US owes UN more than dues

When the United States Senate resumes its normal business after the current impeachment trial, it will still confront the question of dues the US owes the United Nations.

At the end of 1998, the US paid about $250 million in dues, just enough to avoid losing its vote in the UN General Assembly. About $1 billion is still owed.

The issue is more than a matter of money. The delay in payment reflects a starkly diminished US interest in the international organization. This lessened interest is not confined to the legislative branch; a draft of an International Affairs Strategic Plan circulating for approval in the State Department makes no reference to the United Nations. A similar State document in 1997 called for the payment of UN arrearages and listed "effectiveness of UN peacekeeping structure" as important to US national interests.

Efforts to gain support for further payments to the international organization are not helped by recent UN setbacks: the withdrawal of its peacekeeping mission from Angola and the stalemate in the Security Council over Iraq.

But Washington's disillusionment with the UN is more fundamental than disappointment over recent events. It stems from frustration over the loss of a controlling influence in the international body that goes back many decades and from a basic misreading of the nature of the organization and the role of its secretary-general.

Some comments in the US press and congressional rhetoric give the impression that the UN is another foreign country - and an adversary at that. Few voices remind the nation that the US is a member of a body of sovereign states in which, like any legislature, objectives must be achieved through politics and diplomacy. While some US states that fail to achieve their total will in the US Congress would like to turn their backs on Capitol Hill, such a move is not possible if the nation is to be preserved. The US sees no problem in turning its back on the UN when its diplomats are unable to gain unqualified support for US objectives. It would like to look, instead, to NATO to keep the peace and support US objectives, but the new "global policeman" concept of NATO is not popular with many members of the alliance.

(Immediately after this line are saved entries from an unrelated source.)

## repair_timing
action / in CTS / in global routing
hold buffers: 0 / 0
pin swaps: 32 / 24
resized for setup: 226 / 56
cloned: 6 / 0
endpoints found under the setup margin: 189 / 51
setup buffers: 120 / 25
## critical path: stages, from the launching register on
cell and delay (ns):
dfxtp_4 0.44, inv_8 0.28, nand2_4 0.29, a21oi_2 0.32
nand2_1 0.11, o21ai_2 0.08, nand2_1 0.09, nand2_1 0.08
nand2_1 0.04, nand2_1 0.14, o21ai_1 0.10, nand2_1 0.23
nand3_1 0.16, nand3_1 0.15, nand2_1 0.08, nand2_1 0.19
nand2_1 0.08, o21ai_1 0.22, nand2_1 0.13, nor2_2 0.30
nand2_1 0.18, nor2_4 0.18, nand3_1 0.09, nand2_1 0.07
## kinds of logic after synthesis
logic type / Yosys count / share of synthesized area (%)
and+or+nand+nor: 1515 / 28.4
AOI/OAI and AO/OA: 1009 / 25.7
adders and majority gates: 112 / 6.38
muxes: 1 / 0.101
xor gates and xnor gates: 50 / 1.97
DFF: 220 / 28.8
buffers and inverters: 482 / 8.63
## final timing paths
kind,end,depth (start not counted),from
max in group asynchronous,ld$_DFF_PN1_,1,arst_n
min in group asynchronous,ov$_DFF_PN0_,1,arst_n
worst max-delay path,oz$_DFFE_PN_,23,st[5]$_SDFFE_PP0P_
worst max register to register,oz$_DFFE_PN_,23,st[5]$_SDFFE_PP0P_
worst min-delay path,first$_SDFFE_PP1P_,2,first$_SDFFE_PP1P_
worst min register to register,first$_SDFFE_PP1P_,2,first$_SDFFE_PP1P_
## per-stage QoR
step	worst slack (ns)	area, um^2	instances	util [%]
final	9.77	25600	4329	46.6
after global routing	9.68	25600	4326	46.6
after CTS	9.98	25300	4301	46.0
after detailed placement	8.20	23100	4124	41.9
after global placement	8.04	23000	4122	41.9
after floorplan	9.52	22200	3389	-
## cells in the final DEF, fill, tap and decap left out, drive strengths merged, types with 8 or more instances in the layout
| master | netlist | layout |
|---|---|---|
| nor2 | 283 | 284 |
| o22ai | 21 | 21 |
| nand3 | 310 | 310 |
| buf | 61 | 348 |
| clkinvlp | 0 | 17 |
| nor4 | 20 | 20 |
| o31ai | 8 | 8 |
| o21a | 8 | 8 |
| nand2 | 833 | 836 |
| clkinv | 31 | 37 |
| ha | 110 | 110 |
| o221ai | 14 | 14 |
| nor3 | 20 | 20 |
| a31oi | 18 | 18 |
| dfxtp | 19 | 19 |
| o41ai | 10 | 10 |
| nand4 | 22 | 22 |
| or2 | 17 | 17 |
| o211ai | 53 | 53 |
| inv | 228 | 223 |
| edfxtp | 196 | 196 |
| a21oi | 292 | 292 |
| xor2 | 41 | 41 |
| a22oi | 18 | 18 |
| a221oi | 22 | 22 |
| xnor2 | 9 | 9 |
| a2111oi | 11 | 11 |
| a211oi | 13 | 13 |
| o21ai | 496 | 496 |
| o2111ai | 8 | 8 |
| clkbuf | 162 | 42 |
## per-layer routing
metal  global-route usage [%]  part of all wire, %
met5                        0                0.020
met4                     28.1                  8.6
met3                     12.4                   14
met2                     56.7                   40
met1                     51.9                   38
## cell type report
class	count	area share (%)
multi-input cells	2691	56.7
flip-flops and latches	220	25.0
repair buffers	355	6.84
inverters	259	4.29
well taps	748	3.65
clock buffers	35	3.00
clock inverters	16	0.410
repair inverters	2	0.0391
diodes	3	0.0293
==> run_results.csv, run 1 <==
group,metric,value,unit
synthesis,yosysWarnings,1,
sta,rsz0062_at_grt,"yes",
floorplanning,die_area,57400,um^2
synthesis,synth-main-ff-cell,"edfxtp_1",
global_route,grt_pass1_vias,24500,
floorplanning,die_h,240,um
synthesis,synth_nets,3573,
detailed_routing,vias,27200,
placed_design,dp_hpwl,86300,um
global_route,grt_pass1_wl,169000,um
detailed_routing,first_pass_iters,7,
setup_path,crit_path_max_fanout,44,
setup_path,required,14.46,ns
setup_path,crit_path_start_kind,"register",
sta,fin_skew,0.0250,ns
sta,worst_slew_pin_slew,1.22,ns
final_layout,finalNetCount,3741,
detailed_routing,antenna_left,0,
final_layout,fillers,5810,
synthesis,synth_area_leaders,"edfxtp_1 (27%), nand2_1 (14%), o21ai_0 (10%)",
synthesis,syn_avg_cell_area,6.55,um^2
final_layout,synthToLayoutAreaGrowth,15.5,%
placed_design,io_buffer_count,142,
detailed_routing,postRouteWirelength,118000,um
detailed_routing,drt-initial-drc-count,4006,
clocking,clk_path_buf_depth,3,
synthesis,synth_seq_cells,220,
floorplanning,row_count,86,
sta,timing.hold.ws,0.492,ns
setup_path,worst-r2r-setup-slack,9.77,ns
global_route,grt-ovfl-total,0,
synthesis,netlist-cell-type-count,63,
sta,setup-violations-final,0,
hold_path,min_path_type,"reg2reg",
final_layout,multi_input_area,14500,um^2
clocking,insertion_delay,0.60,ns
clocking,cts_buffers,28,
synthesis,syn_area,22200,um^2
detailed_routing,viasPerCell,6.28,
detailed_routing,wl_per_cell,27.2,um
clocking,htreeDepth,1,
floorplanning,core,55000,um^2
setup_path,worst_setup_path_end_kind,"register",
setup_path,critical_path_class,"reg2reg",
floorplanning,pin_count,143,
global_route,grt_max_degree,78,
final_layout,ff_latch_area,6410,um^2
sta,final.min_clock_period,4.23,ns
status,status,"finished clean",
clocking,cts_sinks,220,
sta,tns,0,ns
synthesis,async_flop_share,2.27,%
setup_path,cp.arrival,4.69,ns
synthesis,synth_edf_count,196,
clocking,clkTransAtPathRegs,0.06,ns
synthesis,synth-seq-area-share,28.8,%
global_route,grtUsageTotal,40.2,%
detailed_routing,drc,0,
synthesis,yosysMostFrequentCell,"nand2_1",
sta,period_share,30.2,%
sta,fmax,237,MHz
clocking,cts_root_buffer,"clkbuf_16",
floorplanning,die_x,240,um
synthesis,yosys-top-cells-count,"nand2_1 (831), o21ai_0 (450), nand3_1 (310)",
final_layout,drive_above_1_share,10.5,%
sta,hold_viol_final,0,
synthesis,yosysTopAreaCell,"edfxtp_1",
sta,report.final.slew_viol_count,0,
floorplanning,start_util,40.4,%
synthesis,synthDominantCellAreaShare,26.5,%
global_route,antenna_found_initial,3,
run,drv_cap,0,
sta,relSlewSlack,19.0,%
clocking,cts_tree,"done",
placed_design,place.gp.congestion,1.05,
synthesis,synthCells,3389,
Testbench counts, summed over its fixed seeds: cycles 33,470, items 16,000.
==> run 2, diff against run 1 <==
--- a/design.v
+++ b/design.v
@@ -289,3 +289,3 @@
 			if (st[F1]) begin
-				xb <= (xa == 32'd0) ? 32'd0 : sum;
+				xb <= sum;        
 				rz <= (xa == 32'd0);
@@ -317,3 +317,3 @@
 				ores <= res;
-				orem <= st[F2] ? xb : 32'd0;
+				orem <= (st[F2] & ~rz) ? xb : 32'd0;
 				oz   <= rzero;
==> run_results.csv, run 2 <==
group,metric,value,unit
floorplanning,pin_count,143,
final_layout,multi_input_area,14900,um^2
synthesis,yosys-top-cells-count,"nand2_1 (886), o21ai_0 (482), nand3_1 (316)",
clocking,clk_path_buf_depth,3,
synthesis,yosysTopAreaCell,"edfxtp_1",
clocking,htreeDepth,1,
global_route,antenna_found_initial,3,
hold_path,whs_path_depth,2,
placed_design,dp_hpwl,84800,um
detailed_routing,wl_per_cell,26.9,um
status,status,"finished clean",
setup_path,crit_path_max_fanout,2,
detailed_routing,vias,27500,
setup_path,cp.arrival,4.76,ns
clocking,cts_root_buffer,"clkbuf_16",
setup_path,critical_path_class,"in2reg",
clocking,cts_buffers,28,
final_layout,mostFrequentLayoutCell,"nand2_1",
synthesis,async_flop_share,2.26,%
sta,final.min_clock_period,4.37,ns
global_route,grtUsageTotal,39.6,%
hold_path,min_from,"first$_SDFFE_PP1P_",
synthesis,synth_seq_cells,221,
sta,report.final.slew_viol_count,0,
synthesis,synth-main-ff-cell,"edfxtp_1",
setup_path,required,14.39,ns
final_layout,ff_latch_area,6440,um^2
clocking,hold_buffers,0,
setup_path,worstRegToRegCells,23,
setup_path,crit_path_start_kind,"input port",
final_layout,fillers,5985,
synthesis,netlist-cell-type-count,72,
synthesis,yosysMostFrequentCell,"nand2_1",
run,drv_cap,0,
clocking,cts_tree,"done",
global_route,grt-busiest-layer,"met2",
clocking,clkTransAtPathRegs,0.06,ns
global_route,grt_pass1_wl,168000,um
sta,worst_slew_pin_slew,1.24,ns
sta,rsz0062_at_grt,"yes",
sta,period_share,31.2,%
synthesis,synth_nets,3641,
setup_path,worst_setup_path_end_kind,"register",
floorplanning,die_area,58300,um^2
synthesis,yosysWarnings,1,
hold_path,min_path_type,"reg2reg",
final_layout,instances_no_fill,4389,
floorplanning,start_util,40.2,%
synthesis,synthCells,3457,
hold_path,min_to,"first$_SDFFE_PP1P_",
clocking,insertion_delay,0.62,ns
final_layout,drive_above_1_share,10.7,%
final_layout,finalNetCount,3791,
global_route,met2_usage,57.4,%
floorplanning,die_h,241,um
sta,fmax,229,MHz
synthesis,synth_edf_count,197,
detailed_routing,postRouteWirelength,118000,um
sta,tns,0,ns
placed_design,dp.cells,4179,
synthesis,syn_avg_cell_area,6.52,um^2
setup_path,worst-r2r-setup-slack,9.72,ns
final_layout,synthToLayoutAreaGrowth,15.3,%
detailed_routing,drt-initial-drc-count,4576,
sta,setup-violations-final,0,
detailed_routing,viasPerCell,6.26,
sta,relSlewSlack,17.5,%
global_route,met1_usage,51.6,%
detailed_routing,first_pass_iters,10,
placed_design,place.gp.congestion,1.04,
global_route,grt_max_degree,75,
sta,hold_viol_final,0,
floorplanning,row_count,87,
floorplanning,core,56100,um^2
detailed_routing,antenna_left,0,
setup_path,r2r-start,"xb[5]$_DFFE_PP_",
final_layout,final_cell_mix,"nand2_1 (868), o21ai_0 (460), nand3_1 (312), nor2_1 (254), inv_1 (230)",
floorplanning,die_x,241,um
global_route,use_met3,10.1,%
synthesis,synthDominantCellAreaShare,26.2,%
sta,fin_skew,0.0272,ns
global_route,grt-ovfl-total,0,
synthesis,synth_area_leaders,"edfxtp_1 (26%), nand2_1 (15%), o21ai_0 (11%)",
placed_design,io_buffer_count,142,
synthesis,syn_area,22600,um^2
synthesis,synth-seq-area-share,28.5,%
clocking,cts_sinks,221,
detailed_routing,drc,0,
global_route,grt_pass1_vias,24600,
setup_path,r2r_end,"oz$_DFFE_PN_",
This is an optimization exercise on Yosys and OpenROAD, whose aim is small area, a short achievable clock period and few clock cycles per item, not a production implementation.
Function was checked by simulation only, so behaviour that the tests miss may differ from the original.

## job 9928
Design pi_heading_aligner_top, start of the top module:
module pi_heading_aligner_top (
  input  logic                                clk_i,
  input  logic                                rst_ni,
  input  logic                                cfg_we_i,
  input  logic [pha_pkg::AddrW-1:0]           cfg_addr_i,
  input  logic [pha_pkg::CfgDataW-1:0]        cfg_wdata_i,
  input  logic                                in_valid_i,
  output logic                                in_ready_o,
  input  logic signed [pha_pkg::ErrW-1:0]     heading_error_i,
  input  logic                                target_valid_i,
  output logic                                out_valid_o,
  input  logic                                out_ready_i,
  output logic signed [pha_pkg::DriveW-1:0]   left_drive_o,
  output logic signed [pha_pkg::DriveW-1:0]   right_drive_o,
  output logic signed [pha_pkg::DriveW-1:0]   steer_value_o,
  output logic                                aligned_o
);
  localparam int unsigned IW = 21;   
  pha_pkg::cfg_t cfg_q;
  logic sk_valid_q, s0_valid_q, s1_valid_q, s2_valid_q, out_valid_q;
  logic adv, s0_load, in_acc, in_ready_q;
  logic [ErrW-1:0]        sk_err_q, s0_err_q;
  logic                   sk_tgt_q, s0_tgt_q, s1_tgt_q, s2_tgt_q;
  logic signed [IW-1:0]   integ_q;
  logic [36:0]            s1_prop_q;
  logic [36:5]            s2_acc_q;
  logic signed [DriveW-1:0] left_q, right_q, steer_q;
  logic                   aligned_q;
  logic [GainEncW-1:0] gain_enc;
  always_comb begin
    for (int j = 0; j < GainW / 2; j++) begin
      logic y1, y0, ym;
      y1 = cfg_wdata_i[2*j+1];
      y0 = cfg_wdata_i[2*j];
      ym = (j == 0) ? 1'b0 : cfg_wdata_i[2*j-1];
      gain_enc[3*j]   = y0 ^ ym;
      gain_enc[3*j+1] = (y1 & !y0 & !ym) | (!y1 & y0 & ym);
  ...
clock: 15.0 ns
lec_check: 0
abc_area: 1
cap_margin: 20
core_margin: 2
core_utilization: 40
slew_margin: 20
tns_end_percent: 5
standard.sh (not shown) runs the stock make flow with config.mk's settings and CLKGATE_MAP_FILE= SYNTH_SCRIPT=/design/flow/synth_recipe.tcl, a recipe that flattens the netlist after the stock synthesis.
==> flow/flow/run.sh <==
#!/bin/bash
set -euo pipefail
HERE="$(cd "$(dirname "$0")" && pwd)"
mapfile -t ARGS < "$HERE/make_args.txt"
bash standard.sh finish "${ARGS[@]}" > flow_make.log 2>&1
==> flow/flow/make_args.txt <==
SETUP_SLACK_MARGIN=9.8
BUFFER_PORTS_ARGS=-buffer_cell sky130_fd_sc_hd__buf_1
Job 9928: flow completed, timing, DRC and antenna clean
Testbench counts of job 9928, summed over its fixed seeds: cycles 5,952, items 5,760.
Background: an optimization exercise with open tools, aiming at small area, a short achievable clock period and few clock cycles. Do not read the settings as production practice.
In this exercise RTL edits were held to simulation tests only and were not proved equivalent to the original.
Power and IR drop assume default switching activity.

### run.sh
#!/bin/bash
# synth_recipe.tcl (not shown) runs the flow's synth.tcl, then flattens the netlist and writes it again
# the make line also repeats each setting of config.mk as NAME=value (left out here)
make -C /OpenROAD-flow-scripts/flow DESIGN_CONFIG=/design/flow/config.mk WORK_HOME=/design/flow/orfs CLKGATE_MAP_FILE= SYNTH_SCRIPT=/design/flow/synth_recipe.tcl finish
### config.mk
export PLATFORM = sky130hd
export DESIGN_NAME = path_dot_segment_normalizer
export DESIGN_NICKNAME = path_dot_segment_normalizer
export VERILOG_FILES = /design/flow/design.v
export SDC_FILE = /design/flow/constraint.sdc
export NUM_CORES = 4
export LEC_CHECK = 0
export CAP_MARGIN = 20
export CORE_MARGIN = 2
export CORE_UTILIZATION = 40
export SLEW_MARGIN = 20
export SYNTH_MEMORY_MAX_BITS = 16384
### constraint.sdc
create_clock -name core_clock -period 9.0 [get_ports {i_clk}]
set_input_delay 1.8000 -clock core_clock [delete_from_list [all_inputs] [get_ports {i_clk}]]
set_output_delay 1.8000 -clock core_clock [all_outputs]
set_load 0.01 [all_outputs]
What follows belongs to an exercise in optimizing a design on an open flow for small area, a short achievable clock period and few clock cycles per item; a production flow would make more cautious choices.
Only simulation tests tie the RTL to the original design; equivalence was not proved.
Power and IR drop assume default switching activity.

**flow/config.mk**
```make
export PLATFORM = sky130hd
export DESIGN_NAME = depth_grid_zone_averager
export DESIGN_NICKNAME = depth_grid_zone_averager
export VERILOG_FILES = /design/flow/design.v
export SDC_FILE = /design/flow/constraint.sdc
export NUM_CORES = 4
export LEC_CHECK = 0
export CAP_MARGIN = 20
export CORE_MARGIN = 2
export CORE_UTILIZATION = 40
export SLEW_MARGIN = 20
```
**flow/constraint.sdc**
```tcl
create_clock -name core_clock -period 12.0 [get_ports {clk}]
set_input_delay 2.4000 -clock core_clock [delete_from_list [all_inputs] [get_ports {clk}]]
set_output_delay 2.4000 -clock core_clock [all_outputs]
set_load 0.01 [all_outputs]
```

In its criticisms of the UN, Washington tends to concentrate almost totally on the organization's political role, ignoring aspects of the organization of importance to others. Miguel Albonez, Ecuador's UN ambassador, was quoted in the San Francisco Chronicle on Feb. 5: "In the developing countries, the UN doesn't mean frustration, confrontation or condemnation. It means environmental sanitation, agricultural production, telecommunications, the fight against illiteracy, the great struggle against poverty, ignorance, and disease."

Related to American attitudes is a serious misunderstanding of the role of the UN secretary-general. Kofi Annan is not the first in that position to be seen by Washington as a sort of president of an inimical force responsible for the world's disasters and for the frustration of US objectives. The US engineered the removal of the last secretary- general, Boutros Boutros-Ghali. Throwing support to Mr. Annan, Washington believed the new secretary-general would better understand and advance US goals. As recognition of the limits of a secretary-general's position and the need for him to devise a consensus among 180 diverse nations dawns, Washington has become less supportive and enthusiastic. As Annan wrote in a New York Times commentary on Jan. 19, he should be judged by friends and critics alike by a "sense of reality" and "appreciation of the promises, limitations, and responsibilities of the organization and the officeholder."

Without doubt, the UN is in crisis. Responsibility for the crisis rests with no single nation, but the possibilities of strengthening the organization could be immeasurably enhanced if the principal organizer and sponsor of the UN took the international organization more seriously.

*David D. Newsom, a former ambassador and undersecretary of state for political affairs, lives in Charlottesville, Va.